MEXICO CITY (AP) — With violence spilling over the Mexican border into the U.S., President Felipe Calderon should have little trouble securing support for his battle against drugs when he meets U.S. President-elect Barack Obama on Monday.

But as wars and economic crisis take center stage in the U.S., Calderon may have a tougher time persuading Obama to make immigration reform a top priority.

Calderon’s office said Sunday in a statement that he will press for “better conditions for Mexicans in the United States, based on respect for their rights,” and may express concerns over stepped-up migrant raids.

He might expect a friendly reception from Obama, who last year supported an unsuccessful immigration reform bill that would have given millions of undocumented migrants a path to citizenship.

Yet Obama’s administration won’t likely rush to overhaul immigration law while joblessness and foreclosures climb in the U.S., said George Grayson, a Mexico expert at the College of William & Mary in Virginia. If anything, the flagging U.S. economy will pile pressure on Obama to emphasize border security and keep illegal immigrants out.

“The chance of having immigration reform is like having it snow in the dessert,” Grayson said. “With the unemployment rate surging in the United States and the economy expected to shrink this year, it is not a hospitable time to invite more workers into the country.”

Obama’s pick for homeland security chief, Arizona Gov. Janet Napolitano, has backed tough immigration policies in the past, including sending National Guard troops to the border and punishing employers for hiring illegal immigrants. But both she and Obama have supported giving driver’s licenses to undocumented migrants.

While Calderon’s predecessor, Vicente Fox, pressed for profound U.S. immigration reform including giving undocumented workers legal status — which became known as “the whole enchilada” — Calderon may have to settle for smaller, piecemeal measures.

“Calderon continues to emphasize the contribution that Mexican workers make to the U.S. economy,” Grayson said. “He hopes that while there may not be an opportunity for the whole enchilada, there may be some tacos coming Mexico’s way.”

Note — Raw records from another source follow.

File: config.mk
export PLATFORM = sky130hd
export DESIGN_NAME = featureLoader
export DESIGN_NICKNAME = d
export VERILOG_FILES = /design/src/logic/mlpPkg.sv /design/src/logic/featureLoader.sv
export VERILOG_INCLUDE_DIRS = /design/src /design/src/include
export SDC_FILE = /design/constraint.sdc
export NUM_CORES = 1
export LEC_CHECK = 0
export BUFFER_PORTS_ARGS = -buffer_cell sky130_fd_sc_hd__buf_2
export CORE_MARGIN = 2
export CORE_UTILIZATION = 37
export CTS_CLUSTER_DIAMETER = 80
export CTS_CLUSTER_SIZE = 14
export DETAILED_ROUTE_END_ITERATION = 16
export GPL_TIMING_DRIVEN = 0
export SKIP_CTS_REPAIR_TIMING = 1
export SKIP_LAST_GASP = 1
export SLEW_MARGIN = 5
export SYNTH_ARGS = -nofsm -noshare
export SYNTH_HDL_FRONTEND = slang
export SYNTH_SLANG_ARGS = --single-unit
File: constraint.sdc
create_clock -name clk -period 5.4 [get_ports clk]
set_input_delay 1.08 -clock clk [delete_from_list [all_inputs] [get_ports clk]]
set_output_delay 1.08 -clock clk [all_outputs]
set_load 0.02 [all_outputs]
File: src/include/mlpParams.svh
`ifndef MLP_PARAMS_SVH
`define MLP_PARAMS_SVH

// Width of every feature, weight and score.
`define DATA_WIDTH 32

// Features per vector.
`define NUM_INPUTS 15

// Neurons in the layer, so also scores per vector.
`define NUM_NEURONS 4

// Vector slots in the loader and the serializer, and the initial credit count on both sides.
`define VEC_SLOTS 2

// Cycles from vecValid to scoreValid through the neuron pipeline.
`define NODE_LATENCY 3

`endif
File: src/logic/mlpPkg.sv
`include "mlpParams.svh"

package mlpPkg;

	typedef logic signed [`DATA_WIDTH-1:0] sample_t;
	typedef sample_t [`NUM_INPUTS-1:0] featureVec_t; // Element 0 is the first word received.
	typedef sample_t [`NUM_NEURONS-1:0] scoreVec_t;
	typedef logic [$clog2(`NUM_NEURONS)-1:0] neuronIdx_t;

	localparam sample_t weightTable [`NUM_NEURONS][`NUM_INPUTS] = '{
		'{1204, -3311, 2745, -987, 4102, -2256, 613, -1840,
			3379, 2901, -4455, 1532, -702, 2088, -1169},
		'{-1876, 4420, 903, -2637, -1195, 5318, -3042, 1477,
			688, -2210, 3864, -956, 2417, -3508, 1721},
		'{3055, -742, -4189, 2264, 1398, -1623, 4770, -2981,
			-517, 1846, -1342, 3627, -2085, 1110, 2543},
		'{-2837, 2652, -2590, 1857, 6880, 1388, 1750, 7235,
			-4980, 1260, 735, 2179, 1648, -1597, -3867}
	};

	localparam sample_t biasTable [`NUM_NEURONS] = '{-150, 275, -320, 480};

	function automatic sample_t weightOf(input int neuron, input int idx);
		return weightTable[neuron][idx];
	endfunction

	function automatic sample_t biasOf(input int neuron);
		return biasTable[neuron];
	endfunction

endpackage

File: src/logic/featureLoader.sv
`timescale 1ns/100ps
`include "mlpParams.svh"

module featureLoader
	import mlpPkg::*;
(
	input logic clk,
	input logic reset,
	input logic inValid,
	input sample_t inFeature,
	input logic slotFree,
	output logic inCredit,
	output logic vecValid,
	output featureVec_t vecData
);

	localparam int CntWidth = $clog2(`NUM_INPUTS);
	localparam int PtrWidth = $clog2(`VEC_SLOTS);
	localparam int CreditWidth = $clog2(`VEC_SLOTS + 1);
	localparam logic [CntWidth-1:0] LastWord = CntWidth'(`NUM_INPUTS - 1);

	featureVec_t slotMem [`VEC_SLOTS];
	logic [`VEC_SLOTS-1:0] slotFull;
	logic [PtrWidth-1:0] wrSlot;
	logic [PtrWidth-1:0] rdSlot;
	logic [CntWidth-1:0] wordCnt;
	logic [CreditWidth-1:0] layerCredits;

	assign vecValid = slotFull[rdSlot] && (layerCredits != '0); // Layer never stalls.
	assign vecData = slotMem[rdSlot];
	assign inCredit = vecValid; // The issued slot is free for the sender again.

	always_ff @(posedge clk)
	begin
		if (inValid)
			slotMem[wrSlot][wordCnt] <= inFeature;
	end

	always_ff @(posedge clk)
	begin
		if (reset)
		begin
			slotFull <= '0;
			wrSlot <= '0;
			rdSlot <= '0;
			wordCnt <= '0;
			layerCredits <= CreditWidth'(`VEC_SLOTS);
		end
		else
		begin
			if (vecValid)
			begin
				slotFull[rdSlot] <= 1'b0;
				rdSlot <= rdSlot + 1'b1;
			end
			if (inValid)
			begin
				if (wordCnt == LastWord)
				begin
					wordCnt <= '0;
					slotFull[wrSlot] <= 1'b1; // Vector complete, issue from next cycle.
					wrSlot <= wrSlot + 1'b1;
				end
				else
					wordCnt <= wordCnt + 1'b1;
			end
			case ({slotFree, vecValid})
				2'b10: layerCredits <= layerCredits + 1'b1;
				2'b01: layerCredits <= layerCredits - 1'b1;
				default: layerCredits <= layerCredits;
			endcase
		end
	end

endmodule

[Yosys cells after proc, flatten, opt, wreduce, memory -nomap -nowiden]
Memory sizes are Yosys's and may differ from the RTL's. A register that Yosys moved wholly into a read port is not among the register bits.
Cells that the tools add are included.
Widths: inputs -> output; s select.
Cells by class
  add/subtract/negate cells: 5
  $lt $le $gt $ge: 6
  eq/ne operators: 3
  muxes and demuxes: 18
  bitwise operators: 3
  reduce and logical (&&, ||, !) cells: 7
Operators by type and width (count)
  $mux 480: 1
  $demux 32 s4: 1
  $mux 32: 1
  $mux 2: 4
  $mux 1: 7
  $lt 4x5->1 const B: 1
  $add 4x1->4 const B: 1
  $eq 4x4->1 const B: 1
  $ge 4x1->1 const B: 1
  $logic_and 1x1->1: 4
  $lt 1x2->1 const B: 2
  $mux 4: 1
  $pmux 2 s2: 1
  $reduce_bool 2->1: 2
  $add 1x1->1 const B: 2
  $add 2x1->2 const B: 1
  $and 2x2->2: 1
  $demux 1 s1: 2
  $eq 2x1->1 const B: 1
  $eq 2x2->1 const B: 1
  $ge 1x1->1 const B: 2
  $not 2->2: 1
  $or 2x2->2: 1
  $reduce_and 2->1: 1
  $sub 2x1->2 const B: 1
Storage, ports and cells
  register bits after elaboration: 10
  memory bits (writable): 960
  input bits: 36
  logic and storage cells: 48
  memories kept: 1
Memories
  slotMem: depth 2, width 480, read ports 1, clocked after Yosys merged registers in 1, wr ports 1, RTL line featureLoader.sv:22  | featureVec_t slotMem [`VEC_SLOTS];

[Depth between registers and ports, before layout]
  depth after elaboration: 11
  gate-level depth with buffers: 6

[Worst setup path after synthesis]
No wires, ideal clock.
  kind: input to register
  start point: input inValid
  end point: memory slotMem[0][416] in the netlist's numbering, enable pin
  arrival time: 3.812 ns
  path slack: 1.120 ns
  cell stages on the path: 3
  buffers on the path: 1
  cells stage by stage: buf_4 nand4b_1 nor3b_1
Between the ends
  word-level cells in the longest chain between the ends: 2
RTL lines
  start: declaration: RTL line featureLoader.sv:9  | input logic inValid,
  $mux 1: RTL line featureLoader.sv:35  | if (inValid)
  $mux 480 (not written as such): RTL line featureLoader.sv:36  | slotMem[wrSlot][wordCnt] <= inFeature;
  end: declaration: RTL line featureLoader.sv:22
Every way passes these cells.

==> flow_summary.ini <==
[timing]
final_hold_viol_count = 0
worst_pin_slew_ns = 1.067
setup_slack_ns = 1.875
min_period_over_period = 0.6527
slew_headroom = 0.2886
rsz0062_at_grt = false
finClkSkew_ns = 0.02317
min_period_ns = 3.525
slew_violations = 0
setup_viol = 0
max_freq_mhz = 283.7

[power]
ir_worst_vdd_v = 0.0002311
power.static_leakage_uw = 0.01449
p_per_area_nw_per_um2 = 329.4

[placement]
place_ws_ns = 1.999
io_buffers = 516
dpl.hpwl_um = 61050
place_congestion = 0.7610
place_inst = 3419

[die]
num_rows = 113
die_h_um = 313.2
initial_utilization = 0.3729
coreArea_sq_um = 94870
boundaryPins = 518
die_w_um = 313.2
die-area_sq_um = 98100

[yosys]
synthCells = 1596
synth_top_cell_area_share = 0.8149
synth-edff-count = 960
netlist_area_sq_um = 35380
ys_warn_count = 0
async_reset_ff_frac = 0
synth_cell_types = 36
synthFlopType = edfxtp_1
yosysSeqAreaShare = 0.8211
syn_area_per_cell_sq_um = 22.17
synth_most_common_cell = edfxtp_1
synth_nets = 1633
synth-seq-cells = 971
yosys-top-cells-count = edfxtp_1 (960), mux2_2 (280), mux2_1 (200), buf_2 (37), nor2_1 (28)
synth_area_leaders = edfxtp_1 (81%), mux2_2 (8.9%), mux2_1 (6.4%), buf_6 (0.73%), dfxtp_1 (0.62%)
synth_top_cell_by_area = edfxtp_1

[worst_hold_path]
hold_class = flip-flop to flip-flop

[routing]
post_drt_wl_per_cell_um = 27.31
wl_um = 96380
drt_iter0_drc = 1174
routed-wl-met3_um = 7427
dr.max_layer_used = met4
drc_errors = 0
first_pass_iters = 5
wl_met2_um = 47660
num_vias = 17407
wl_met1_um = 38490
ant_nets = 0
vias_per_cell = 4.933

[cts]
clockRootBuffer = clkbuf_16
cts.sinks = 971
clk_pin_slew_ns = 0.06
clkLatencyLatePin_ns = 0.64
cts_tree = done
numCtsBuffers = 81
htreeDepth = 3
cts_buffer_depth = 3

[critical_path]
crit_chain = buf_2 > buf_6 > buf_6 > mux2_1 > buf_2
cp_num_buf_inv = 4
critPathKind = flip-flop to output port
start_kind = flip-flop
slowest_delay_ns = 0.39
critPathSlowestCell = buf_2
cp.arrival_ns = 2.44
path_delay_family = buffers and inverters
crit_required_ns = 4.32
endpoint_kind = output port
cp_max_fo = 10

[cells_and_area]
final_layout_size_suffix_gt1_frac = 0.4563
final_util = 0.4509
final_cells = 3529
syn2layout_area_growth_pct = 20.91
nets = 2274

[outcome]
outcome = complete, no violations

[grt]
grt_pass1_vias = 17904
antenna_found_initial = 8
grt_overflow = 0
globalRouteTotalUtil = 0.1918
grt_max_degree = 33
grt_pass1_wl_um = 131500

[run]
maxCapViolCount = 0
==> logic make-up after synthesis <==
group | after synthesis | synth area share
compound gates | 18 | 0.003113
xor+xnor | 2 | 0.0004952
fa+ha+maj | 1 | 0.0003536
buf+inv | 66 | 0.01340
flops | 971 | 0.8211
mux | 481 | 0.1531
simple gates | 57 | 0.008454
==> layout make-up <==
cell class | count | area (sq um)
plain buffers | 63 | 462.9
flip-flops and latches | 971 | 29050
fillers | 8050 | 52100
clock buffers | 88 | 2181
multi-input cells | 559 | 6048
well taps | 1265 | 1583
repair buffers | 558 | 3323
inverters | 3 | 11.26
clock inverters | 11 | 90.09
diodes | 11 | 27.53
==> registers in the layout, summed over array words and instances, names as in the netlist, named ones only <==
name and flops:
wordCnt 4, slotFull 2, slotMem 960, wrSlot 1
layerCredits 2, rdSlot 1
==> tightest hold or removal path, stage by stage, from the launching register on <==
cell and delay, ns:
dfxtp_1 0.33, o21ai_0 0.09, a21oi_1 0.07
==> routing by layer <==
| metal | global-route usage | up-vias |
|---|---|---|
| met4 | 0.06166 | 0 |
| met1 | 0.2384 | 9042 |
| met5 | 0 | - |
| met3 | 0.05571 | 148 |
| met2 | 0.3226 | 610 |
| li1 | - | 7607 |
==> metrics by stage <==
step / power (uW) / instance area (sq um) / setup TNS (ns) / hold slack (ns)
2_1_floorplan: 8584 / 35380 / 0 / 0.4667
3_3_place_gp: 8843 / 39540 / -66.18 / 0.4781
3_5_place_dp: 8869 / 40480 / 0 / 0.5261
4_1_cts: 14260 / 42750 / 0 / 0.5312
5_1_grt: 14520 / 42750 / 0 / 0.5411
6_report: 14090 / 42770 / 0 / 0.5388
==> power breakdown <==
group / switching (uW) / leakage [uW] / internal [uW]
logic: 302 / 0.00464 / 64.5
registers: 9.30 / 0.00874 / 8320
clock network: 2500 / 0.00112 / 2890
==> cells in the final DEF (no fill, tap or decap), drive strengths merged <==
cell type    n
dfxtp       11
diode       11
clkinvlp     1
a311o        1
nand2        3
or2          1
clkinv       8
buf        620
edfxtp     960
or3b         2
ha           1
nand4b       1
xnor2        1
inv          4
bufinv       1
o21ai        6
mux2       480
and3         1
or3          2
nor2        28
nor3b        1
nand4        1
clkbuf      89
a21oi        7
mux2i        1
a311oi       2
nor3         8
a2bb2oi      1
nand3        1
nand3b       5
xor2         1
o2111ai      1
nand2b       3
==> worst paths after layout <==
path         cells after the start   startpoint         endpoint  slack [ns]
max                              5    flip-flop     vecData[266]        1.88
min reg2reg                      2  slotFull[0]      slotFull[0]        0.54
min                              2  slotFull[0]      slotFull[0]        0.54
max reg2reg                      5   wordCnt[2]  slotMem[1][314]        2.76
No activity file was read; power rests on OpenSTA's default activity.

Also complicating immigration reform is the war on drugs, which has increasingly defined U.S.-Mexico relations. Drug-related homicides doubled in Mexico last year, led by rising murder rates in cities across the border from the U.S. Some Mexicans, especially police officers, have fled north seeking safe haven from death threats.

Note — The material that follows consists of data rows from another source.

[src/include/mlpParams.svh]
`ifndef MLP_PARAMS_SVH
`define MLP_PARAMS_SVH

// Width of every feature, weight and score.
`define DATA_WIDTH 32

// Features per vector.
`define NUM_INPUTS 15

// Neurons in the layer, so also scores per vector.
`define NUM_NEURONS 4

// Vector slots in the loader and the serializer, and the initial credit count on both sides.
`define VEC_SLOTS 2

// Cycles from vecValid to scoreValid through the neuron pipeline.
`define NODE_LATENCY 3

`endif
[src/logic/mlpPkg.sv]
`include "mlpParams.svh"

package mlpPkg;

	typedef logic signed [`DATA_WIDTH-1:0] sample_t;
	typedef sample_t [`NUM_INPUTS-1:0] featureVec_t; // Element 0 is the first word received.
	typedef sample_t [`NUM_NEURONS-1:0] scoreVec_t;
	typedef logic [$clog2(`NUM_NEURONS)-1:0] neuronIdx_t;

	localparam sample_t weightTable [`NUM_NEURONS][`NUM_INPUTS] = '{
		'{1204, -3311, 2745, -987, 4102, -2256, 613, -1840,
			3379, 2901, -4455, 1532, -702, 2088, -1169},
		'{-1876, 4420, 903, -2637, -1195, 5318, -3042, 1477,
			688, -2210, 3864, -956, 2417, -3508, 1721},
		'{3055, -742, -4189, 2264, 1398, -1623, 4770, -2981,
			-517, 1846, -1342, 3627, -2085, 1110, 2543},
		'{-2837, 2652, -2590, 1857, 6880, 1388, 1750, 7235,
			-4980, 1260, 735, 2179, 1648, -1597, -3867}
	};

	localparam sample_t biasTable [`NUM_NEURONS] = '{-150, 275, -320, 480};

	function automatic sample_t weightOf(input int neuron, input int idx);
		return weightTable[neuron][idx];
	endfunction

	function automatic sample_t biasOf(input int neuron);
		return biasTable[neuron];
	endfunction

endpackage

[src/logic/resultSerializer.sv]
`timescale 1ns/100ps
`include "mlpParams.svh"

module resultSerializer
	import mlpPkg::*;
(
	input logic clk,
	input logic reset,
	input logic scoreValid,
	input scoreVec_t scoreData,
	input logic outCredit,
	output logic outValid,
	output sample_t outScore,
	output neuronIdx_t outIndex,
	output logic slotFree
);

	localparam int PtrWidth = $clog2(`VEC_SLOTS);
	localparam int CreditWidth = 16; // Room for a receiver that grants far ahead.
	localparam neuronIdx_t LastIdx = neuronIdx_t'(`NUM_NEURONS - 1);

	scoreVec_t slotMem [`VEC_SLOTS];
	logic [`VEC_SLOTS-1:0] slotFull;
	logic [PtrWidth-1:0] wrSlot;
	logic [PtrWidth-1:0] rdSlot;
	neuronIdx_t wordIdx;
	logic [CreditWidth-1:0] outCredits;

	assign outValid = slotFull[rdSlot] && (outCredits != '0);
	assign outScore = slotMem[rdSlot][wordIdx];
	assign outIndex = wordIdx;
	assign slotFree = outValid && (wordIdx == LastIdx); // Returns a layer credit to the loader.

	always_ff @(posedge clk)
	begin
		if (scoreValid)
			slotMem[wrSlot] <= scoreData;
	end

	always_ff @(posedge clk)
	begin
		if (reset)
		begin
			slotFull <= '0;
			wrSlot <= '0;
			rdSlot <= '0;
			wordIdx <= '0;
			outCredits <= '0;
		end
		else
		begin
			if (scoreValid)
			begin
				slotFull[wrSlot] <= 1'b1; // A slot is always free here, by layer credits.
				wrSlot <= wrSlot + 1'b1;
			end
			if (outValid)
			begin
				if (wordIdx == LastIdx)
				begin
					wordIdx <= '0;
					slotFull[rdSlot] <= 1'b0;
					rdSlot <= rdSlot + 1'b1;
				end
				else
					wordIdx <= wordIdx + 1'b1;
			end
			case ({outCredit, outValid})
				2'b10: outCredits <= outCredits + 1'b1;
				2'b01: outCredits <= outCredits - 1'b1;
				default: outCredits <= outCredits;
			endcase
		end
	end

endmodule

[config.mk]
export PLATFORM = sky130hd
export DESIGN_NAME = resultSerializer
export DESIGN_NICKNAME = d
export VERILOG_FILES = /design/src/logic/mlpPkg.sv /design/src/logic/resultSerializer.sv
export VERILOG_INCLUDE_DIRS = /design/src /design/src/include
export SDC_FILE = /design/constraint.sdc
export NUM_CORES = 1
export LEC_CHECK = 0
export BUFFER_PORTS_ARGS = -buffer_cell sky130_fd_sc_hd__clkbuf_2
export CAP_MARGIN = 20
export CELL_PAD_IN_SITES_DETAIL_PLACEMENT = 0
export CELL_PAD_IN_SITES_GLOBAL_PLACEMENT = 1
export CORE_MARGIN = 4
export CORE_UTILIZATION = 52
export DETAILED_ROUTE_END_ITERATION = 16
export PLACE_DENSITY = 0.86
export RECOVER_POWER = 50
export SLEW_MARGIN = 20
export SYNTH_ARGS = -nofsm -noshare
export SYNTH_HDL_FRONTEND = slang
export SYNTH_SLANG_ARGS = --single-unit
[constraint.sdc]
create_clock -name clk -period 15.6 [get_ports clk]
set_clock_uncertainty 0.05 [all_clocks]
set_input_delay 2.34 -clock clk [delete_from_list [all_inputs] [get_ports clk]]
set_output_delay 2.34 -clock clk [all_outputs]
set_load 0.02 [all_outputs]
# == Word level (Yosys, flattened, before mapping) ==
# Memories as Yosys holds them, arrays and structs flattened. A register that Yosys moved wholly into a read port is not among the register bits.
# Index checks and enable logic that the tools add are counted.
# op_classes
eq_ne,3
order_cmp,5
reduce_logical,7
bitwise_logic,3
add_sub_neg,5
mux,18
# ops
operator,n
$bmux 32 s2,1
$mux 32,1
$pmux 16 s2,1
$add 16x1->16 const B,1
$reduce_bool 16->1,1
$sub 16x1->16 const B,1
$mux 2,5
$mux 1,8
$eq 2x2->1 const B,2
$logic_and 1x1->1,4
$lt 1x2->1 const B,2
$lt 2x3->1 const B,1
$add 1x1->1 const B,2
$add 2x1->2 const B,1
$and 2x2->2,1
$demux 1 s1,2
$eq 2x1->1 const B,1
$ge 1x1->1 const B,2
$not 2->2,1
$or 2x2->2,1
$reduce_and 2->1,1
$reduce_bool 2->1,1
# totals
mem_bits_rw,256
wordCells,47
ff_bits,22
n_memories,1
output_inout_bits,36
# mem_list
memory,depth,word_bits,read_ports,rd_clocked_by_memory_dff,wr,line,rtl
slotMem,2,128,1,1,1,resultSerializer.sv:22,scoreVec_t slotMem [`VEC_SLOTS];

# == Depth between registers and ports, before layout ==
# logic_depth
depth_word,10
mapped_depth,17
depth_no_buf,12

# == Least setup slack after synthesis ==
# OpenSTA, ideal clock, no wires.
# synth_timing
path_type,in2reg
start,input port scoreValid
end,memory slotMem[0][0] in the netlist's numbering (enable)
n_path_buf,0
t_arrival_ps,7920
path_stages,1
path_slack_ps,6997
path_cell_list,nor2b_1
# synth_via
elab_chain_len,2
# synth_lines
item,line,rtl
"start, declared",resultSerializer.sv:9,"input logic scoreValid,"
$mux 1,resultSerializer.sv:36,if (scoreValid)
$mux 1 (implied by the code),resultSerializer.sv:37,slotMem[wrSlot] <= scoreData;
"end, declared",resultSerializer.sv:22,
# Every way passes these cells.

# == Worst setup path in the final report ==
# layout_timing
start,input port scoreValid
end,memory slotMem[1][106] in the netlist's numbering (enable)
# Same word-level chain as after synthesis.

==> results.yml <==
route:
  totalWireLength_mm: 22.7
  drc_errors: 0
  via_per_inst: 5.81
  first_iter_violations: 526
  first_pass_iters: 5
  vias: 6313
  ant_nets: 0
  wl_per_cell_um: 20.9
yosys:
  syn_area_mm2: 0.0115
  yosys_warnings: 0
  synth.distinct_cells: 72
  synth_area_leaders: "edfxtp_1 (67%), mux4_2 (13%), dfxtp_1 (4.0%), mux2_2 (3.2%), clkbuf_1 (0.75%)"
  syn_inst: 624
  syn_nets: 760
  async_flop_share_pct: 0
  ys_seq_area_share_pct: 70.7
  synth_edf_count: 256
  synth_largest_area_cell: "edfxtp_1"
  synthFlopType: "edfxtp_1"
  ys_ff_latch: 279
  avgSynthCellArea_um2: 18.5
  synth_top_area_share_pct: 66.7
cells_and_area:
  fin_nets: 920
  syn2layout_area_growth_pct: 16.3
  diodes: 0
  stdcell_area_mm2: 0.0134
  fillers: 1619
  drive_gt1_share_pct: 27.3
  post-route-util_pct: 61.4
global_routing:
  grtUsageTotal_pct: 18.4
  overflow: 0
  antenna_found_initial: 1
  grt_start_max_net_pins: 79
  grt_pass1_wl_mm: 35.7
  grt_pass1_vias: 6688
flow_run:
  maxCapViolCount: 2
critical_path:
  regToRegSetupSlack_ns: 11.06
  required_ns: 15.70
  path_cells: "clkbuf_1 > and2_0 > buf_4"
  critPathMaxFanout: 73
  startpoint: "scoreValid"
  cpLargestDelayFamily: "simple AND/OR/NAND/NOR gates"
  crit_arrival_ns: 6.22
  cpMaxStageDelayCell: "and2_0"
  crit_path_end_kind: "flip-flop"
  start_kind: "input pin"
  worst-path-buf-inv: 2
  crit_type: "in2reg"
  slowest_delay_ns: 2.59
  r2r-start: "wrSlot"
placement:
  gp_congestion: 0.822
  placed_area_mm2: 0.0126
  post-dp-hpwl_mm: 14.6
  numPortBuffers: 167
timing:
  slew_headroom_pct: -140
  min_period_ns: 6.12
  hold-worst-slack_ns: 0.453
  grt_setup_unrepaired: "no"
  worstMarginPinSlew_ns: 3.59
  clock.fmax_mhz: 163
  setup_viol: 0
  timing.setup.tns_ns: 0
  fin_crit_sh_pct: 39.2
  hold_viol: 0
  drv_slew: 77
outcome:
  failed_checks: "max-capacitance violations, max-slew violations"
  status: "finished, violations left"
clock_tree:
  cts_tree: "done"
  clk_pin_slew_ns: 0.06
  clk_latency_ns: 0.53
  cts_root_buffer: "clkbuf_16"
  htree_levels: 1
  clock-sinks: 279
  clockBufferDepth: 3
  cts_setup_buffers: 0
  cts_buffers: 28
  cts_resized: 0
  hold_buffers: 0
min_path:
  hold_path_class: "reg2reg"
  hold_start: "slotFull[0]"
floorplan:
  fp.dieArea_mm2: 0.0246
  die_y_um: 157
  core_area_mm2: 0.0218
  fp-row-count: 54
  start_util_pct: 52.8
  die_x_um: 157
  io_pins: 168
power:
  power.density_mw_per_mm2: 149
  total_power_w: 0.00200
  p_leak_nw: 4.41
  vdd_ir_drop_max_v: 0.000108
## where the power goes
part	switching, W	internal [W]	leakage, nW
Sequential	0.0000712	0.000879	2.59
Clock	0.000266	0.000414	0.462
Combinational	0.000199	0.000172	1.36
Total	0.000536	0.00147	4.41
## cell usage in the layout, fill, tap and decap left out, types with 4 or more instances in the layout
| master | synthesis | routed |
|---|---|---|
| a211oi_1 | 4 | 4 |
| a21oi_1 | 12 | 12 |
| buf_4 | 0 | 6 |
| bufinv_16 | 0 | 5 |
| clkbuf_1 | 23 | 110 |
| clkbuf_16 | 0 | 28 |
| clkbuf_2 | 0 | 64 |
| clkinv_1 | 0 | 4 |
| clkinv_2 | 0 | 4 |
| dfxtp_1 | 23 | 20 |
| edfxtp_1 | 256 | 256 |
| ha_1 | 4 | 4 |
| inv_1 | 6 | 6 |
| mux2_1 | 6 | 6 |
| mux2_2 | 33 | 33 |
| mux2i_1 | 5 | 5 |
| mux4_2 | 64 | 64 |
| nand2_1 | 14 | 14 |
| nand2b_1 | 4 | 4 |
| nand3_1 | 4 | 4 |
| nor2_1 | 23 | 23 |
| nor2b_1 | 9 | 9 |
| nor3_1 | 10 | 10 |
| nor4_1 | 5 | 5 |
| o21ai_0 | 13 | 13 |
| or3_1 | 8 | 8 |
| xnor2_1 | 6 | 6 |
## synthesized netlist by cell type, types with 3 or more instances
cell	n
dfxtp_1	23
o21a_1	3
a211oi_1	4
nand2_1	14
or3_1	8
inv_1	6
nand3_1	4
buf_2	7
mux2_2	33
o21ai_0	13
nor2_1	23
mux2i_1	5
mux4_2	64
edfxtp_1	256
ha_1	4
o211ai_1	3
nor3_1	10
buf_1	11
mux2_1	6
a31oi_1	3
clkbuf_1	23
xnor2_1	6
a21o_1	3
nor4_1	5
or4_1	3
a21oi_1	12
nand2b_1	4
nor2b_1	9
## registers in the layout, indices dropped and copies added, names as in the netlist, named ones only
| register | count |
|---|---|
| outCredits | 16 |
| outIndex | 2 |
| slotFull | 2 |
| wrSlot | 1 |
| rdSlot | 1 |
| slotMem | 256 |
## worst register-to-register path, delay by kind of cell (launching register included)
| family | cells | cell delay, ns |
|---|---|---|
| and+or+nand+nor | 1 | 2.59 |
| buffers and inverters | 1 | 1.05 |
| DFF | 1 | 0.36 |
## cell type report
type                    count  area (um2)  area share [%]
clock buffers              36         731            5.45
clock inverters            16         219            1.63
inverters                   7        26.3           0.196
multi-input cells         295        3170            23.6
flip-flops and latches    279        8160            60.9
well taps                 280         350            2.61
repair buffers            173         752            5.61
## worst paths after layout
kind / end / depth (start not counted)
max: slotMem[1][106] / 3
min: slotFull[0] / 2
max reg2reg: slotMem[1][106] / 2
min reg2reg: slotFull[0] / 2
## layer usage
metal  GRT usage, %  routed length (um)  up-vias
li1               -                   -     2875
met1           24.0                9000     3185
met2           31.2               11600      216
met3           5.25                1860       35
met4           3.84                 301        2
met5              0                  13        -
## metrics by stage
stage | worst slack, ns | cells
2_1_floorplan | 7.00 | 624
3_3_place_gp | 10.53 | 1034
3_5_place_dp | 10.41 | 1034
4_1_cts | 10.02 | 1086
5_1_grt | 8.97 | 1086
6_report | 9.48 | 1086
## kinds of logic after synthesis
group,Yosys count,share of synthesized area (%)
AOI/OAI and AO/OA,75,4.92
xor gates and xnor gates,8,0.608
adders and majority gates,4,0.434
buffers and inverters,50,1.83
DFF,279,70.7
muxes,108,16.7
and+or+nand+nor,100,4.79
(Power assumes the default switching activity.)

Last month, the U.S. Justice Department called Mexican cartels the biggest organized crime threat to the United States, saying they are increasingly pairing up with the Italian Mafia and other gangs to control distribution in American cities.

Calderon also meets outgoing President George W. Bush on Tuesday to discuss anti-crime partnerships, the White House press office said Saturday. He also plans to visit financial experts, academics and congressional leaders.

Calderon, who has been praised by U.S. officials for deploying troops to fight cartels and capturing top drug kingpins, already won a multimillion-dollar anti-drug aid package from Washington last year.

Obama supports that plan, known as the Merida Initiative, and promises to take up another cause that Calderon champions: stopping the smuggling of guns from the U.S. to Mexico, which the Washington-based Brookings Institute says has reached a volume of 2,000 weapons a day.

Obama has said that “southbound” strategy will complement the “northbound” crackdown on drug trafficking.

Still, Calderon will have to battle for Obama’s attention as the new president grapples with wars in Iraq and Afghanistan and the worst economic crisis in decades.

“Deficits, two wars — Obama is coming in with a full plate,” said Riordan Roett, a Johns Hopkins University professor who advised the Obama campaign on Latin American policy.

“The growing violence and security issues for both countries are probably going to give a notch up to the president-elect’s meeting with Calderon,” Roett added. “My sense is that … there really will be an effort to put this relatively high up on the agenda.”